Required work =
Every line of the data below must be given again exactly.
(Data supplied)
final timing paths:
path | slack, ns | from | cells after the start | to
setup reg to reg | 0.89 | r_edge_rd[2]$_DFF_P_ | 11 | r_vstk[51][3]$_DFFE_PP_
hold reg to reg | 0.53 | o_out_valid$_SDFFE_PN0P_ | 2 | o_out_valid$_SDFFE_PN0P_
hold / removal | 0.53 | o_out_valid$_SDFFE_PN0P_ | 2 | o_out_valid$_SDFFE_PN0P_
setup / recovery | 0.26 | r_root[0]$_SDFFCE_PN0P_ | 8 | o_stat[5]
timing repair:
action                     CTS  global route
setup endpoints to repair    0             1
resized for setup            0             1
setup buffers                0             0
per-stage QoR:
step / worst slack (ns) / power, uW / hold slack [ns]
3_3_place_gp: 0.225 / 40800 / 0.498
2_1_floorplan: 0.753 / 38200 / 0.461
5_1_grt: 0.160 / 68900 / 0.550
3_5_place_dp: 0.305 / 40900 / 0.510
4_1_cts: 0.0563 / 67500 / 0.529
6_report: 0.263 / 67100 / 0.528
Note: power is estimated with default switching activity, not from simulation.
(End Data supplied)
Output =
final timing paths:
path | slack, ns | from | cells after the start | to
setup reg to reg | 0.89 | r_edge_rd[2]$_DFF_P_ | 11 | r_vstk[51][3]$_DFFE_PP_
hold reg to reg | 0.53 | o_out_valid$_SDFFE_PN0P_ | 2 | o_out_valid$_SDFFE_PN0P_
hold / removal | 0.53 | o_out_valid$_SDFFE_PN0P_ | 2 | o_out_valid$_SDFFE_PN0P_
setup / recovery | 0.26 | r_root[0]$_SDFFCE_PN0P_ | 8 | o_stat[5]
timing repair:
action                     CTS  global route
setup endpoints to repair    0             1
resized for setup            0             1
setup buffers                0             0
per-stage QoR:
step / worst slack (ns) / power, uW / hold slack [ns]
3_3_place_gp: 0.225 / 40800 / 0.498
2_1_floorplan: 0.753 / 38200 / 0.461
5_1_grt: 0.160 / 68900 / 0.550
3_5_place_dp: 0.305 / 40900 / 0.510
4_1_cts: 0.0563 / 67500 / 0.529
6_report: 0.263 / 67100 / 0.528
Note: power is estimated with default switching activity, not from simulation.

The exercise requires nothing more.